● **What you have to do**
Consider the records below. How many of their lines include the word "gates"? State the number and nothing else.

—————

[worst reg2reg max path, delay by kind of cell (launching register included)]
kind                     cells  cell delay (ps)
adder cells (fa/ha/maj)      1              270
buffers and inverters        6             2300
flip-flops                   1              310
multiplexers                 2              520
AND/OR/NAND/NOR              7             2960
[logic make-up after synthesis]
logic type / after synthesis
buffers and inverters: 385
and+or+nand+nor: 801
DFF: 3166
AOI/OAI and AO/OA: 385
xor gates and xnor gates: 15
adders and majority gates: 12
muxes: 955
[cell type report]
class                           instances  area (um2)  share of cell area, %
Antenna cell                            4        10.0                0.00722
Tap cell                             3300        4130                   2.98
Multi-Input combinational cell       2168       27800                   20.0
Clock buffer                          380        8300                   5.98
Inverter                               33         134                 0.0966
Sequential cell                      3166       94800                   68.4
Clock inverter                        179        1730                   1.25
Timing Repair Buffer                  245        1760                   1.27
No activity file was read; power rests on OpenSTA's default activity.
File: src/clr_walk_unit.sv
// ----------------------------------------------------------------------------
// clr_walk_unit: Bresenham step and tile clip
// Tests the current point against the tile, forms its buffer index and
// works out the next point and error term.
// ----------------------------------------------------------------------------
module clr_walk_unit #(
    parameter int COORD_BITS = clr_pkg::DEF_COORD_BITS,
    parameter int MAX_TILE_W = clr_pkg::DEF_MAX_TILE_W,
    parameter int MAX_TILE_H = clr_pkg::DEF_MAX_TILE_H
) (
    input  logic signed [COORD_BITS-1:0]            x,
    input  logic signed [COORD_BITS-1:0]            y,
    input  logic signed [COORD_BITS+2:0]            d,
    input  logic signed [COORD_BITS+2:0]            inc_a,
    input  logic signed [COORD_BITS+2:0]            inc_b,
    input  logic                                    x_major,
    input  logic                                    minor_neg,
    input  logic [clr_pkg::TILE_POS_BITS-1:0]       tx,
    input  logic [clr_pkg::TILE_POS_BITS-1:0]       ty,
    input  logic [$clog2(MAX_TILE_W+1)-1:0]         tw,
    input  logic [$clog2(MAX_TILE_H+1)-1:0]         th,
    output logic signed [COORD_BITS-1:0]            x_next,
    output logic signed [COORD_BITS-1:0]            y_next,
    output logic signed [COORD_BITS+2:0]            d_next,
    output logic                                    hit,
    output logic [clr_pkg::INDEX_BITS-1:0]          index
);
    import clr_pkg::*;

    localparam int REL_BITS  = ((COORD_BITS > TILE_POS_BITS) ? COORD_BITS : TILE_POS_BITS) + 2;
    localparam int TW_BITS   = $clog2(MAX_TILE_W + 1);
    localparam int TH_BITS   = $clog2(MAX_TILE_H + 1);
    localparam int PROD_BITS = TW_BITS + TH_BITS + 1;

    logic signed [REL_BITS-1:0]   rel_x;
    logic signed [REL_BITS-1:0]   rel_y;
    logic [PROD_BITS-1:0]         idx_wide;
    logic                         step_minor;
    logic signed [COORD_BITS-1:0] x_inc;
    logic signed [COORD_BITS-1:0] x_dec;
    logic signed [COORD_BITS-1:0] y_inc;
    logic signed [COORD_BITS-1:0] y_dec;

    assign rel_x = REL_BITS'(x) - $signed(REL_BITS'(tx));
    assign rel_y = REL_BITS'(y) - $signed(REL_BITS'(ty));

    // negative points and zero sized tiles fall out of these compares
    assign hit = !rel_x[REL_BITS-1] && (rel_x < $signed(REL_BITS'(tw))) &&
                 !rel_y[REL_BITS-1] && (rel_y < $signed(REL_BITS'(th)));

    assign idx_wide = PROD_BITS'($unsigned(TH_BITS'(rel_y))) * PROD_BITS'(tw) +
                      PROD_BITS'($unsigned(TW_BITS'(rel_x)));
    assign index    = INDEX_BITS'(idx_wide);

    assign step_minor = (d > 0);
    assign x_inc = x + COORD_BITS'(1);
    assign x_dec = x - COORD_BITS'(1);
    assign y_inc = y + COORD_BITS'(1);
    assign y_dec = y - COORD_BITS'(1);

    always_comb
    begin
        if (x_major)
        begin
            x_next = x_inc;
            y_next = step_minor ? (minor_neg ? y_dec : y_inc) : y;
        end
        else
        begin
            y_next = y_inc;
            x_next = step_minor ? (minor_neg ? x_dec : x_inc) : x;
        end
        d_next = step_minor ? (d + inc_b) : (d + inc_a);
    end

endmodule
File: config.mk
export PLATFORM = sky130hd
export DESIGN_NAME = mcut_gain_unit
export DESIGN_NICKNAME = d
export VERILOG_FILES = /design/src/rtl/core/maxcut_one_flip_local_search_assert.svh /design/src/rtl/core/mcut_pkg.sv /design/src/rtl/core/mcut_gain_unit.sv
export SDC_FILE = /design/constraint.sdc
export NUM_CORES = 1
export LEC_CHECK = 0
export BUFFER_PORTS_ARGS = -buffer_cell sky130_fd_sc_hd__clkbuf_2
export CORE_ASPECT_RATIO = 1.2
export CORE_UTILIZATION = 57
export DETAILED_ROUTE_END_ITERATION = 12
export PLACE_DENSITY_LB_ADDON = 0.12
export SLEW_MARGIN = 15
export SYNTH_ARGS = -nofsm -noshare
export SYNTH_HDL_FRONTEND = slang
export SYNTH_SLANG_ARGS = --single-unit
File: constraint.sdc
create_clock -name clk -period 4.6 [get_ports clk]
set_input_delay 0.23 -clock clk [delete_from_list [all_inputs] [get_ports clk]]
set_output_delay 0.23 -clock clk [all_outputs]
set_load 0.05 [all_outputs]
### config.mk
export PLATFORM = sky130hd
export DESIGN_NAME = debounced_toggle_relay_with_delayed_save
export DESIGN_NICKNAME = d
export VERILOG_FILES = /design/src/design/dtr_pkg.sv /design/src/design/debounced_toggle_relay_with_delayed_save.sv /design/src/design/dtr_ram.sv /design/src/design/dtr_update.sv
export SDC_FILE = /design/constraint.sdc
export NUM_CORES = 1
export LEC_CHECK = 0
export BUFFER_PORTS_ARGS = -buffer_cell sky130_fd_sc_hd__buf_2
export CAP_MARGIN = 20
export CORE_MARGIN = 3
export CORE_UTILIZATION = 60
export DETAILED_ROUTE_END_ITERATION = 10
export GPL_TIMING_DRIVEN = 0
export PLACE_DENSITY = 0.77
export SYNTH_ARGS = -nofsm -noshare
export SYNTH_HDL_FRONTEND = slang
export SYNTH_HIERARCHICAL = 1
export SYNTH_SLANG_ARGS = --single-unit
export TNS_END_PERCENT = 20
### constraint.sdc
create_clock -name clk -period 18.6 [get_ports clk]
set_clock_uncertainty 0.05 [all_clocks]
set_input_delay 1.86 -clock clk [delete_from_list [all_inputs] [get_ports clk]]
set_output_delay 1.86 -clock clk [all_outputs]
set_load 0.005 [all_outputs]
==> src/hdl/eitc_div.sv <==
module eitc_div
    import eitc_pkg::*;
(
    input  logic                      clk,
    input  logic                      rst_n,
    input  logic                      start,
    input  logic [TIME_W-1:0]         dividend,
    input  logic [TIME_W-1:0]         divisor,
    output logic                      done_reg,
    output logic [DIV_STEPS-1:0]      quo_reg
);

    logic                 busy_reg;
    logic [DIV_CNT_W-1:0] cnt_reg;
    logic [TIME_W-1:0]    rem_reg;
    logic [TIME_W:0]      shifted;
    logic                 fits;

    // dividend is elapsed << 16, low bits shift in as zero
    assign shifted = {rem_reg, 1'b0};
    assign fits    = shifted >= {1'b0, divisor};

    always_ff @(posedge clk or negedge rst_n)
    begin
        if (!rst_n)
        begin
            busy_reg <= 1'b0;
            done_reg <= 1'b0;
            cnt_reg  <= '0;
        end
        else
        begin
            done_reg <= 1'b0;
            if (start)
            begin
                busy_reg <= 1'b1;
                cnt_reg  <= '0;
            end
            else if (busy_reg)
            begin
                cnt_reg <= cnt_reg + 1'b1;
                if (cnt_reg == DIV_CNT_W'(DIV_STEPS - 1))
                begin
                    busy_reg <= 1'b0;
                    done_reg <= 1'b1;
                end
            end
        end
    end

    always_ff @(posedge clk)
    begin
        if (start)
        begin
            rem_reg <= dividend;
            quo_reg <= '0;
        end
        else if (busy_reg)
        begin
            rem_reg <= fits ? TIME_W'(shifted - {1'b0, divisor}) : shifted[TIME_W-1:0];
            quo_reg <= {quo_reg[DIV_STEPS-2:0], fits};
        end
    end

endmodule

—————

● **Task output**
2